▶

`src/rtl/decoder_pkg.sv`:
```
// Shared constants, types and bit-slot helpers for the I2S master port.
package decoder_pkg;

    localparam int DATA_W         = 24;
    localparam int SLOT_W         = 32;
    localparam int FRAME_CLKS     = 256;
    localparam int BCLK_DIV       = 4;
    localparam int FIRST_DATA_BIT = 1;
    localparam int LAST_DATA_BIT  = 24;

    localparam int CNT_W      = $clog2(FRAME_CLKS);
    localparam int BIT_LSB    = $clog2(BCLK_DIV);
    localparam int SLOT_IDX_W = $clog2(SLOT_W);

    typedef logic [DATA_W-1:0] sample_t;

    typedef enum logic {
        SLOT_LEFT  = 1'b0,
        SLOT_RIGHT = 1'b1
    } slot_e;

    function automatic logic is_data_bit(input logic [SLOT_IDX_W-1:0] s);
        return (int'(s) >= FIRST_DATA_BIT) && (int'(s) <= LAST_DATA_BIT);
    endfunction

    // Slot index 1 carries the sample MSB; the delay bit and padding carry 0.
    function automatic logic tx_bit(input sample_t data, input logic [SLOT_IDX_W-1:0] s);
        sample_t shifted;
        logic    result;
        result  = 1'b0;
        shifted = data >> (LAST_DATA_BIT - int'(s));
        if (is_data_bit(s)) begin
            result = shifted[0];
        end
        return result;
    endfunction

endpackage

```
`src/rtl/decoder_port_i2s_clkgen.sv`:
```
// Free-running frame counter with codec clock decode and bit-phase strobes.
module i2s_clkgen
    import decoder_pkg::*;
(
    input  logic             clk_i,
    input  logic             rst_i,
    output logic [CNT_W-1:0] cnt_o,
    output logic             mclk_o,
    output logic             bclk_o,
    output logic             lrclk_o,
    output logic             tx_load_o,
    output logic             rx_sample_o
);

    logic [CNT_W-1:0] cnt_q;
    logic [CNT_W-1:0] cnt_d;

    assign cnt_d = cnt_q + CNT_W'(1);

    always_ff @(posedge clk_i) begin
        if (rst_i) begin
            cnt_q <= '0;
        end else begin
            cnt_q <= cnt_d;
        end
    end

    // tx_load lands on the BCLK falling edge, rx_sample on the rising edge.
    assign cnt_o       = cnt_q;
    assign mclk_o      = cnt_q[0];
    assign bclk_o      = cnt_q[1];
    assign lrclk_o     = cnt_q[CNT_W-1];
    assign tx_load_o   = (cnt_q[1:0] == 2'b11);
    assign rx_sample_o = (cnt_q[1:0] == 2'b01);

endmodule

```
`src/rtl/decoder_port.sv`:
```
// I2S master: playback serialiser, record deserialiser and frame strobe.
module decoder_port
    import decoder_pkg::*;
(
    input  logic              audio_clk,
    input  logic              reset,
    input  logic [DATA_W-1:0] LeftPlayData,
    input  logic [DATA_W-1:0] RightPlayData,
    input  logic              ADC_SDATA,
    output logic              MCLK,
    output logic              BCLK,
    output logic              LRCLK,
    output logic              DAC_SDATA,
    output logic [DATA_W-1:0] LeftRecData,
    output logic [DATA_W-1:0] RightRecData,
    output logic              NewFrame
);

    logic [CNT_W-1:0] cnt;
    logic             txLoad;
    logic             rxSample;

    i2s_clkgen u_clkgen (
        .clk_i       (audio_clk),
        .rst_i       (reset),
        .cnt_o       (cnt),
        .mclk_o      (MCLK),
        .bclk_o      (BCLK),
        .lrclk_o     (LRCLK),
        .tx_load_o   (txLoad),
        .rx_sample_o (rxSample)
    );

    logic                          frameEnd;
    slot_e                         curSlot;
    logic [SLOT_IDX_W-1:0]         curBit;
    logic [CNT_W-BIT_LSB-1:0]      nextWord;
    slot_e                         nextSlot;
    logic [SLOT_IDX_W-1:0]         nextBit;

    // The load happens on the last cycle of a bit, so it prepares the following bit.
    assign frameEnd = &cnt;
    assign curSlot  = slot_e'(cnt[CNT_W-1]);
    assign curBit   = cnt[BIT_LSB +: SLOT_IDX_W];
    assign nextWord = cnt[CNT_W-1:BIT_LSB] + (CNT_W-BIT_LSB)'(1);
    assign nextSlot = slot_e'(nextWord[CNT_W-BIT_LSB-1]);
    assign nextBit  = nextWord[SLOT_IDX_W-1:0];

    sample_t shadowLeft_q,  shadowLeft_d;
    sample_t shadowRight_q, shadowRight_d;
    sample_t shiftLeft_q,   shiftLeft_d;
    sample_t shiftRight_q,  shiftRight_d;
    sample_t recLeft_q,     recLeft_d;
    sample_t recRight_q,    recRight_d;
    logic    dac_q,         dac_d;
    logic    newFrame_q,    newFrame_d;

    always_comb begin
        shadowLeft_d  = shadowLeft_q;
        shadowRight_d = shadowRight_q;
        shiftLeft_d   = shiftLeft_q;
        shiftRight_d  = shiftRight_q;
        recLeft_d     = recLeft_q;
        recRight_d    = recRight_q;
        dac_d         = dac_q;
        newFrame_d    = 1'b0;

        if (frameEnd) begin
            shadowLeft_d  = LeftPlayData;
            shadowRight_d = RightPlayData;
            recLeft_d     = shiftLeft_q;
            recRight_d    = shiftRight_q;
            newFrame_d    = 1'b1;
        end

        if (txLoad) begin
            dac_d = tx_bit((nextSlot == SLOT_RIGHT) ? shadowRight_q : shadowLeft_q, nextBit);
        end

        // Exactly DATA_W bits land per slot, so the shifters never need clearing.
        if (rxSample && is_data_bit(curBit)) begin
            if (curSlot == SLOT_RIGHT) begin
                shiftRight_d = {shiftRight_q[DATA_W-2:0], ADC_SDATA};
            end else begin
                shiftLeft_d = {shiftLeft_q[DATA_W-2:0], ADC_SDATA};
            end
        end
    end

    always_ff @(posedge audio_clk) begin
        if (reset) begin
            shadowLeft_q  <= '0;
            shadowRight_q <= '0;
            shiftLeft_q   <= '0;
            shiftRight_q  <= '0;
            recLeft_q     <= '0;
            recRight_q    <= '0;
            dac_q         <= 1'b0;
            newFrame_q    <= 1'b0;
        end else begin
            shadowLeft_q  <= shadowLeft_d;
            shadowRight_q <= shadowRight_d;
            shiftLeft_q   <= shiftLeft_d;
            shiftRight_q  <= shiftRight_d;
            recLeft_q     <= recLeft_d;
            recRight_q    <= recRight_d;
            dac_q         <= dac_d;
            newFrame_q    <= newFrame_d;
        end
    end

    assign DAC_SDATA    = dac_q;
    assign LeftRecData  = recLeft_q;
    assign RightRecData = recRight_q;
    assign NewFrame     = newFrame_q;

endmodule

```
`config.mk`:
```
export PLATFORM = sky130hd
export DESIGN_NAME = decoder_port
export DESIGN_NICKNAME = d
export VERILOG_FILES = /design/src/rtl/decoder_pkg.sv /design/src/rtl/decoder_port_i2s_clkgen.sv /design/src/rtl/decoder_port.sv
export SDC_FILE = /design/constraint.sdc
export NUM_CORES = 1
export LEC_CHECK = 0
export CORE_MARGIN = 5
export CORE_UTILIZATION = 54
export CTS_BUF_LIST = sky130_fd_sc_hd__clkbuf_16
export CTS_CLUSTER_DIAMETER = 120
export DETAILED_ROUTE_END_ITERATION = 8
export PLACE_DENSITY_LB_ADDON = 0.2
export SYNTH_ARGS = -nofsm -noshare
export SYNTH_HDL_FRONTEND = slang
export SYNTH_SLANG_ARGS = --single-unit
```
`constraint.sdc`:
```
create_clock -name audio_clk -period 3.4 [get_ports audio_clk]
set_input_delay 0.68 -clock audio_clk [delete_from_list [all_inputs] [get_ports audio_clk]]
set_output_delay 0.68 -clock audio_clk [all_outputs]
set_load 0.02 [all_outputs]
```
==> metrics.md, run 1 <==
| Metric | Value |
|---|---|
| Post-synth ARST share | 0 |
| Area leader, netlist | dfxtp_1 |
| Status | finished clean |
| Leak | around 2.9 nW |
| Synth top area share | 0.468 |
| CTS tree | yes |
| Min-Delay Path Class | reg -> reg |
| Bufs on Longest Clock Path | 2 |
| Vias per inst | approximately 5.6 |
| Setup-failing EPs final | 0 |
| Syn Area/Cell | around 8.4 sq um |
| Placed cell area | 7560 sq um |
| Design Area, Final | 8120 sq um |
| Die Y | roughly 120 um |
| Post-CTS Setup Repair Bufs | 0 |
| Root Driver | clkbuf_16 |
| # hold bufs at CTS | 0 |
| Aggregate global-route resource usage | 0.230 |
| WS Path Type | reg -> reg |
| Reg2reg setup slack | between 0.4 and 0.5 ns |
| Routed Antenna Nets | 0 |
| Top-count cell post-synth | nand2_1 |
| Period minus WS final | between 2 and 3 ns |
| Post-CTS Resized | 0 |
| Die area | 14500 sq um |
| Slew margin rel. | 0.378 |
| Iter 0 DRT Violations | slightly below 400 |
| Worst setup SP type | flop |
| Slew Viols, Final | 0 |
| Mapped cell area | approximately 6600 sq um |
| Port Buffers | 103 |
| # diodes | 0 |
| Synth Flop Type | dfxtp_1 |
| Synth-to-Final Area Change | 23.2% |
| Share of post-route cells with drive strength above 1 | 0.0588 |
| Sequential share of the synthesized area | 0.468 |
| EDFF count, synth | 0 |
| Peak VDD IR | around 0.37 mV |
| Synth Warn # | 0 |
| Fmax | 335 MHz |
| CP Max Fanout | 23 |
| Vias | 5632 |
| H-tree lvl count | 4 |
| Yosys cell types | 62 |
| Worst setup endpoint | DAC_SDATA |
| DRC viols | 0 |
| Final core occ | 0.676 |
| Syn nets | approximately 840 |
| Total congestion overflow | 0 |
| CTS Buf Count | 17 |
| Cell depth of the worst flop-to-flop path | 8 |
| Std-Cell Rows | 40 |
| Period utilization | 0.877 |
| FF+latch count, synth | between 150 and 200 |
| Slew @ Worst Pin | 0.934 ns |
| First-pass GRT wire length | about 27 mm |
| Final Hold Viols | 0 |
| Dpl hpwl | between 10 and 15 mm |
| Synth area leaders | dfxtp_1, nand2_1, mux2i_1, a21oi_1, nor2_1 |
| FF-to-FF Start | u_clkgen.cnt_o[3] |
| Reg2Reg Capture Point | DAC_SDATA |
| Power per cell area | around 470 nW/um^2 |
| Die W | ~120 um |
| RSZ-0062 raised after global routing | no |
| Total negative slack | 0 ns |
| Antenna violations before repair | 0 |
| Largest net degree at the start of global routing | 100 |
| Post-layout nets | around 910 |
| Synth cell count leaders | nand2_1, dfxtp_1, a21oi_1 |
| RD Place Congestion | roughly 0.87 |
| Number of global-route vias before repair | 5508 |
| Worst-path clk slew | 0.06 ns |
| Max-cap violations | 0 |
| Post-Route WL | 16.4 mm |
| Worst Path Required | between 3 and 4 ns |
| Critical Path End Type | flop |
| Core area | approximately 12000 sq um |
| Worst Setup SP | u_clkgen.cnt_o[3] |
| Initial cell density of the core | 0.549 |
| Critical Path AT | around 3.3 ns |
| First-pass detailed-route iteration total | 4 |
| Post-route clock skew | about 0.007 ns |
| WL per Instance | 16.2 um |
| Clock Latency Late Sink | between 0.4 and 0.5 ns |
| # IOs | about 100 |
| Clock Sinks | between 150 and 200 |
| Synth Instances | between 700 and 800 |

◀
▶

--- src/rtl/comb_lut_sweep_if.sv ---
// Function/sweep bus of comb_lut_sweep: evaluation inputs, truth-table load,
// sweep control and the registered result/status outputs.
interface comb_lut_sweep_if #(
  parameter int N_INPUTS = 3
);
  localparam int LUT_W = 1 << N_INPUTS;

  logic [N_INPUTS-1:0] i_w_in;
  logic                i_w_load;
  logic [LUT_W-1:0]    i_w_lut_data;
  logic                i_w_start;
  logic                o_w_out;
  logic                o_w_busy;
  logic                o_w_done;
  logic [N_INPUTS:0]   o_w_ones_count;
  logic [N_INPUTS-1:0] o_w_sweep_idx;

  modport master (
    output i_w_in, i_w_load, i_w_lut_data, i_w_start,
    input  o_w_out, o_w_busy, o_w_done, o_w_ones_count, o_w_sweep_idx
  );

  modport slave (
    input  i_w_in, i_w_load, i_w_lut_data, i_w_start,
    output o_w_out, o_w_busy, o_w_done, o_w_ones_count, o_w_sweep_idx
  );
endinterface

◀
▶

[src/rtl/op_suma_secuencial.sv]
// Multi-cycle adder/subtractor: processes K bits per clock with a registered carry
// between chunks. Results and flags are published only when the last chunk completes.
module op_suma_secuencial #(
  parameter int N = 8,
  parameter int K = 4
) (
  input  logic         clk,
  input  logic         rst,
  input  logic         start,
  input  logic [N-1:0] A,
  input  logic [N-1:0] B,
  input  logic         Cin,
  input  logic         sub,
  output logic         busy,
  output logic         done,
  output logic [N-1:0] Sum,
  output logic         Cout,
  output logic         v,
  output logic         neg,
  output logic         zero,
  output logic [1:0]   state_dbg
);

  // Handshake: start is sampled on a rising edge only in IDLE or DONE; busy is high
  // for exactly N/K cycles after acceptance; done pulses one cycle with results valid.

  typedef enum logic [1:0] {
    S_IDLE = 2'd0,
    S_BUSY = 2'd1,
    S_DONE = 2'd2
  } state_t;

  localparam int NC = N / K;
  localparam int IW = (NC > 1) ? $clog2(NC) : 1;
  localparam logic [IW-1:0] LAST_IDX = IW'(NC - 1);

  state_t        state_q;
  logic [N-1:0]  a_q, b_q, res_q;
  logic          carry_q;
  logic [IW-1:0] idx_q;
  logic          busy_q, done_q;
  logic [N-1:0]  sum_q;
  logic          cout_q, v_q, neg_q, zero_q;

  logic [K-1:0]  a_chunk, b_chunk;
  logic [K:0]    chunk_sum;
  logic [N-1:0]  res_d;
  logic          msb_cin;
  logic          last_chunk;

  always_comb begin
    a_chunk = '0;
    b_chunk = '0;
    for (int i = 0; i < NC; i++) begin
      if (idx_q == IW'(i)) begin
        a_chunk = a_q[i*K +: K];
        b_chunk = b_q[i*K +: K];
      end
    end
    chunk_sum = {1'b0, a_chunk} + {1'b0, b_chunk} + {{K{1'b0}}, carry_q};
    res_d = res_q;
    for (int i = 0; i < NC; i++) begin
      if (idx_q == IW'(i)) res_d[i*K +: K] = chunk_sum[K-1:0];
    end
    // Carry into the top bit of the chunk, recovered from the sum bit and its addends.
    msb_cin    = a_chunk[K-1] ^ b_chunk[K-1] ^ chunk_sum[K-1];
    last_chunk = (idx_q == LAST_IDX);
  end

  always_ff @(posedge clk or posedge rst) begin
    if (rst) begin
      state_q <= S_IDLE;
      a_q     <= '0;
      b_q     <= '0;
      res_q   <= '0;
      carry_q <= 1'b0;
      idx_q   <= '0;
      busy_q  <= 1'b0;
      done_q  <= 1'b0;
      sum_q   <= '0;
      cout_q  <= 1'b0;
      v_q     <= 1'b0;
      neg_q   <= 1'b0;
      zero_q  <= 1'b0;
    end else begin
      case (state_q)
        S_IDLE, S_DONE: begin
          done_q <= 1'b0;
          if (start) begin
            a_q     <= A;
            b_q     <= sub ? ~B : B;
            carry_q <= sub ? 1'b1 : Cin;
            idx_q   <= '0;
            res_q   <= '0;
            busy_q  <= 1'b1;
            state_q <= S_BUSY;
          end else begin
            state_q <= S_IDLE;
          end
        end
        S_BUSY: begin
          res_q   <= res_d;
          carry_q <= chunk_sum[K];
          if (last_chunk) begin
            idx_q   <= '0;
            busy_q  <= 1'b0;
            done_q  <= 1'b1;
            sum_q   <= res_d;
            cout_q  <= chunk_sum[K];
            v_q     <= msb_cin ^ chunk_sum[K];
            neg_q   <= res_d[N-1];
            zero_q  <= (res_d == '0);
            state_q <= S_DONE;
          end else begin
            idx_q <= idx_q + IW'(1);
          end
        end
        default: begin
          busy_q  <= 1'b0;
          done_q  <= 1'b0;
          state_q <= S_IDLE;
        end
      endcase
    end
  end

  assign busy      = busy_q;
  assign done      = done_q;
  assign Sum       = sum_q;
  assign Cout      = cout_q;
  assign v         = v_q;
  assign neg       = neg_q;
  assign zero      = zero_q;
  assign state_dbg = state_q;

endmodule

◀

Would you tally the lines above holding "rising" and reply with the total alone?

Answer box >> 2